THE TASK
Indicate how many lines in the listing below contain the word "switching". No other output is permitted.

::::::::

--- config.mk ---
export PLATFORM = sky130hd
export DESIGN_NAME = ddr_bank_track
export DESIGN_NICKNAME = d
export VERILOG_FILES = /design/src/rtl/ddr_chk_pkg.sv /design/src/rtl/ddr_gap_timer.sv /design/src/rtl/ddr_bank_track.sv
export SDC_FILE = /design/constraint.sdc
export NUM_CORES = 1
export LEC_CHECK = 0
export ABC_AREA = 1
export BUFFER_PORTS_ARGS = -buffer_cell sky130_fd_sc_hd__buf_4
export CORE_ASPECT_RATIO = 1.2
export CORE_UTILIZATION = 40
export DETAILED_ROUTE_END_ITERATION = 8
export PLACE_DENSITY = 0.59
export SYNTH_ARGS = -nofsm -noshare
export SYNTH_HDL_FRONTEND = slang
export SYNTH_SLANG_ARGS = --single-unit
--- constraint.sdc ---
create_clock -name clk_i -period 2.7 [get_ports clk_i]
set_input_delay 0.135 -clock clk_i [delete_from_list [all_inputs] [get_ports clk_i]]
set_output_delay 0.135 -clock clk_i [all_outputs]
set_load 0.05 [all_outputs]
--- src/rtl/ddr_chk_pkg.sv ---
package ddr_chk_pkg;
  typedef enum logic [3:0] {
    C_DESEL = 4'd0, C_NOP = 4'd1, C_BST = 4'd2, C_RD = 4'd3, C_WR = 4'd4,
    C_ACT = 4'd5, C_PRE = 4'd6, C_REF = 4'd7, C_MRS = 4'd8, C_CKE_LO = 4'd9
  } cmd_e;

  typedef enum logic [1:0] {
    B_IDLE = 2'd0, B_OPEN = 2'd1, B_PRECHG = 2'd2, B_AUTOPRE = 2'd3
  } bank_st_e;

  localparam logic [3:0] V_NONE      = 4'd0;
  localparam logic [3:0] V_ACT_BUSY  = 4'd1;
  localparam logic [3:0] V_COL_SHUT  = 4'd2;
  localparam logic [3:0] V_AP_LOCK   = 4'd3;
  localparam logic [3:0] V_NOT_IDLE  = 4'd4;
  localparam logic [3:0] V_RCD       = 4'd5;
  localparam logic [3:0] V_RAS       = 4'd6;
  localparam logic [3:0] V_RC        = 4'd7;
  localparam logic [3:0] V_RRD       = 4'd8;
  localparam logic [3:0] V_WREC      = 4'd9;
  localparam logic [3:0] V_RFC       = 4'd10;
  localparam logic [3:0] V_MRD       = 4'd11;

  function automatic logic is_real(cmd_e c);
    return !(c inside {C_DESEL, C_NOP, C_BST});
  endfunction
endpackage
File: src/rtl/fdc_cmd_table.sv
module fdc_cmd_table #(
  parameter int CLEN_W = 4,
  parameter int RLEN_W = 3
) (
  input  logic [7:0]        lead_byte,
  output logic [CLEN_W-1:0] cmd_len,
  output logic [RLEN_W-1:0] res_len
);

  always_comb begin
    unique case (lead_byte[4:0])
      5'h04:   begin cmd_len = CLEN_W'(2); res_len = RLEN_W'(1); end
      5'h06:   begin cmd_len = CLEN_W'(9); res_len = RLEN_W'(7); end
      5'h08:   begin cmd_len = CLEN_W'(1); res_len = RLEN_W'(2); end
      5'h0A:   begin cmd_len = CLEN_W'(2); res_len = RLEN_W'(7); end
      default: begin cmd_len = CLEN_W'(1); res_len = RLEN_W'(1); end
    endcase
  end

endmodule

::::::::

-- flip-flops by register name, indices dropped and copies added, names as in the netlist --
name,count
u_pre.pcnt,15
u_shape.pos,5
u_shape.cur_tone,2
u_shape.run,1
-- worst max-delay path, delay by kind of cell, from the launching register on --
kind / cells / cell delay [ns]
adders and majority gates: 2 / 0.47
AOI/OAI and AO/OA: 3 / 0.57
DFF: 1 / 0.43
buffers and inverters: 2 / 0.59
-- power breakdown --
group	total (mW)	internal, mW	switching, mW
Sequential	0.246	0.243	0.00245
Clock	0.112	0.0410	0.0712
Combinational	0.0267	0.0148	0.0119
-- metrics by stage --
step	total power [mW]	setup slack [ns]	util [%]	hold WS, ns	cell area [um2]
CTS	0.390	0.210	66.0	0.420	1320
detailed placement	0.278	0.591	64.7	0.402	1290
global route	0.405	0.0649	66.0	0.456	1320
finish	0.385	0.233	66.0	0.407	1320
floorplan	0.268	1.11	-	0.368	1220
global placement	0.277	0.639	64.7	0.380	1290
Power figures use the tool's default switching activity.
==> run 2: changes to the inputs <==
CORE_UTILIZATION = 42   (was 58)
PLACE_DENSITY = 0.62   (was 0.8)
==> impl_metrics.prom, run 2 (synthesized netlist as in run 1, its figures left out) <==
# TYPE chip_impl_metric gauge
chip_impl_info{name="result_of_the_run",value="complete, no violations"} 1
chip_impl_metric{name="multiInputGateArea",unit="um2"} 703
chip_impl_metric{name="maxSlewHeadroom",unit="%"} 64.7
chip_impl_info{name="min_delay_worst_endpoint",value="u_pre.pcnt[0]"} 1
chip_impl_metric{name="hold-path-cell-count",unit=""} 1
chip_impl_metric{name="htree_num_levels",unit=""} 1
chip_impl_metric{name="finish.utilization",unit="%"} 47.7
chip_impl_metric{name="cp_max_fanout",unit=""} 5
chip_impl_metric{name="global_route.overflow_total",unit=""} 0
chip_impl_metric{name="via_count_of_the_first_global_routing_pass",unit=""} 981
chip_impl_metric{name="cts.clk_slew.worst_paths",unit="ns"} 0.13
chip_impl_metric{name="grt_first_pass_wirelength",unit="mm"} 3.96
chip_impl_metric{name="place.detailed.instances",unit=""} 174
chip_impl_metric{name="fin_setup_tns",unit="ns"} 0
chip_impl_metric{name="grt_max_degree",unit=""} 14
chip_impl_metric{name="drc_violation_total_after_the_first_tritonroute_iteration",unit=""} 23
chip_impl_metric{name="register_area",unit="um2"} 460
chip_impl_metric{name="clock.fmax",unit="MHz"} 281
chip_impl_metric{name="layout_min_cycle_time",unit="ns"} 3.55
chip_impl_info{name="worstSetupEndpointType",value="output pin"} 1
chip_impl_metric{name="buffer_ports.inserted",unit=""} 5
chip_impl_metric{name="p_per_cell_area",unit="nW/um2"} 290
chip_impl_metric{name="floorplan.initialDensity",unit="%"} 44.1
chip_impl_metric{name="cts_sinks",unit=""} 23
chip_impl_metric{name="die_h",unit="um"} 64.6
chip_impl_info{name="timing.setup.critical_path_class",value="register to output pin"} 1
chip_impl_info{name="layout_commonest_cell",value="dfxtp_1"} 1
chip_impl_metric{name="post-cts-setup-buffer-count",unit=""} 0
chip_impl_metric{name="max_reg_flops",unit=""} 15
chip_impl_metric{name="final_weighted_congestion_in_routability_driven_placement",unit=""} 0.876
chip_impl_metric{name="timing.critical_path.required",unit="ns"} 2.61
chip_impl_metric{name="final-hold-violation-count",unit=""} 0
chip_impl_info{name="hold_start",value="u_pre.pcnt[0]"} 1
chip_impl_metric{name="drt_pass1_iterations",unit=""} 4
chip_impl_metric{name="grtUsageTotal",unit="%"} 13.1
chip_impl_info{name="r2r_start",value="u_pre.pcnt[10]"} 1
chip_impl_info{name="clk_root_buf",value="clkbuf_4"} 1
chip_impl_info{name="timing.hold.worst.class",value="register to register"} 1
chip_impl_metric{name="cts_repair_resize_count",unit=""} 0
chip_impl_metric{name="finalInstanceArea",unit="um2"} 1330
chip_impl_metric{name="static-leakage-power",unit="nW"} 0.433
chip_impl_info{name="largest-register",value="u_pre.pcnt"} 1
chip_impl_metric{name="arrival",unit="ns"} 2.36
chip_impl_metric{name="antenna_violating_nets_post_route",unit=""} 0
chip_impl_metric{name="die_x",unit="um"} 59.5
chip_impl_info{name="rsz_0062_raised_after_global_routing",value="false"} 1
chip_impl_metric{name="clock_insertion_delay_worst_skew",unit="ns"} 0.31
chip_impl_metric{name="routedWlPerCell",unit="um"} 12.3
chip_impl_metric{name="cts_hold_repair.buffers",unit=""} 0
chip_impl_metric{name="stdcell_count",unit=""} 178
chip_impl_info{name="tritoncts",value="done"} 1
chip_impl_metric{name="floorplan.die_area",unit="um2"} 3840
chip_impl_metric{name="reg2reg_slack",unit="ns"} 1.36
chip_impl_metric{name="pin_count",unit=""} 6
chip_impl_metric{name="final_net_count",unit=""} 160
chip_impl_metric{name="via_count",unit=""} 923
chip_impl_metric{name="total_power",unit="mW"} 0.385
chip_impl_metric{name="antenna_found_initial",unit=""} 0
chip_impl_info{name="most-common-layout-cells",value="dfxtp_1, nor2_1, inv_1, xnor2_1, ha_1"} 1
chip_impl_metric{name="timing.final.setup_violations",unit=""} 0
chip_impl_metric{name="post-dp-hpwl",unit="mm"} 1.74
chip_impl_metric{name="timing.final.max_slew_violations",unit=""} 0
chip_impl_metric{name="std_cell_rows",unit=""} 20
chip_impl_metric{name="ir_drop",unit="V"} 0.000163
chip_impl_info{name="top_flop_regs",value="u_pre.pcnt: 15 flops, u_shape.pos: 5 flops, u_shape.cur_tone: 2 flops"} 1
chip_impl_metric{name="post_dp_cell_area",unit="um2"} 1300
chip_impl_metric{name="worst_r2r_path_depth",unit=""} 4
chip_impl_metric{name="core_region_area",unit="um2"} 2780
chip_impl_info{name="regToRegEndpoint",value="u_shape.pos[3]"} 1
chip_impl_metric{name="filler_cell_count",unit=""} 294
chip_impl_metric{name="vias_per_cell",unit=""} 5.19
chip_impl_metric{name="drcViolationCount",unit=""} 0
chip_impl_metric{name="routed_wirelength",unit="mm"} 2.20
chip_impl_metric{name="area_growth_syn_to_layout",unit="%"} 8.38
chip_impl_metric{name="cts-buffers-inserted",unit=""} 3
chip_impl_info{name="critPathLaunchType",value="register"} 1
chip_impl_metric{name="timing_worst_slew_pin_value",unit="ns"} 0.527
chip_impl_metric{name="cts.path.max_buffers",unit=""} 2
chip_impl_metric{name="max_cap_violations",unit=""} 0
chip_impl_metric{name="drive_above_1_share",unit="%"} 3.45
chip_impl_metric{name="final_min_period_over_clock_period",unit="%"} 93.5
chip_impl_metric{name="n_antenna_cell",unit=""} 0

::::::::

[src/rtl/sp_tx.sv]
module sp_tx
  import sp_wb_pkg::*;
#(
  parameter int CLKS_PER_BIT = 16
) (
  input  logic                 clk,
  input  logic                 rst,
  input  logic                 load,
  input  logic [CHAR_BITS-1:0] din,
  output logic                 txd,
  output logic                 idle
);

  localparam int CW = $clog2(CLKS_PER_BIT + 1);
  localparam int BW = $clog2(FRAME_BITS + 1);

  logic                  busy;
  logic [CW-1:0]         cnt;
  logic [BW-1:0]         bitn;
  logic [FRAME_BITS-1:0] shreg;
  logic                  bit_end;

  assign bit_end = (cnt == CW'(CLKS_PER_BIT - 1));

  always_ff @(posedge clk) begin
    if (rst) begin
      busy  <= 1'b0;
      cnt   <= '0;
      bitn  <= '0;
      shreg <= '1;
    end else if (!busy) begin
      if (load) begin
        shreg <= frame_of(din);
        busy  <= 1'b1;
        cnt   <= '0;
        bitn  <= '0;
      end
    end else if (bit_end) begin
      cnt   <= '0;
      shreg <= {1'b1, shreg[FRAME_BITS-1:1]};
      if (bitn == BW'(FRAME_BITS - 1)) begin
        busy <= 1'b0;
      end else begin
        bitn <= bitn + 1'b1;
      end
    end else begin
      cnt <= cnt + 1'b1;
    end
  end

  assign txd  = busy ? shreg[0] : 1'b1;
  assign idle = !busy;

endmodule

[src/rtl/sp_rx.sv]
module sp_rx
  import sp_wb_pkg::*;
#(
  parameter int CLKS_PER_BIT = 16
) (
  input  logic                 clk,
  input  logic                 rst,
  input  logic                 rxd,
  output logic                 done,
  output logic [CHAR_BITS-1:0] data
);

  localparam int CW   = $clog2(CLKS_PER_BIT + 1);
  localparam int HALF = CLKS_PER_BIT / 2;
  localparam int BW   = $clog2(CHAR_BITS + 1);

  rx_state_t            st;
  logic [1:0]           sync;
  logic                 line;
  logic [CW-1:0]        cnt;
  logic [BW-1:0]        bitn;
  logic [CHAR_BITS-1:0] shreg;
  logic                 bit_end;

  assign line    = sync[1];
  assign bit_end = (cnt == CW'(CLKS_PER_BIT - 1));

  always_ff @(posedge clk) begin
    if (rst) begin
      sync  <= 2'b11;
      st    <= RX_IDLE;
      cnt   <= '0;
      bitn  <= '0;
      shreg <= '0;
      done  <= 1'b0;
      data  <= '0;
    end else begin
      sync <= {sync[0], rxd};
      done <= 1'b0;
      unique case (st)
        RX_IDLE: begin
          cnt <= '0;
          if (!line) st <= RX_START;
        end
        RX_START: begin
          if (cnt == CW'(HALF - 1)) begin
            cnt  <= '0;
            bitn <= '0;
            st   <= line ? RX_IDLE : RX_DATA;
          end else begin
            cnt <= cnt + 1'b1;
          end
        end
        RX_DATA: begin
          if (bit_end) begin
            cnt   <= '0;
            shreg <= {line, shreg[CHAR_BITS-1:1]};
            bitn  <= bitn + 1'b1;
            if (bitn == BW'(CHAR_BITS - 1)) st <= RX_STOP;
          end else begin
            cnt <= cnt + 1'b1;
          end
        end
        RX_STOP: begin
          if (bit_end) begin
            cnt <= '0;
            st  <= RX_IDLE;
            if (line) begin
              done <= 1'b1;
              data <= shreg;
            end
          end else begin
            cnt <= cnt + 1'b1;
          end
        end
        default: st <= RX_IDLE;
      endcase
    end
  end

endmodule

::::::::

TASK RESULT
2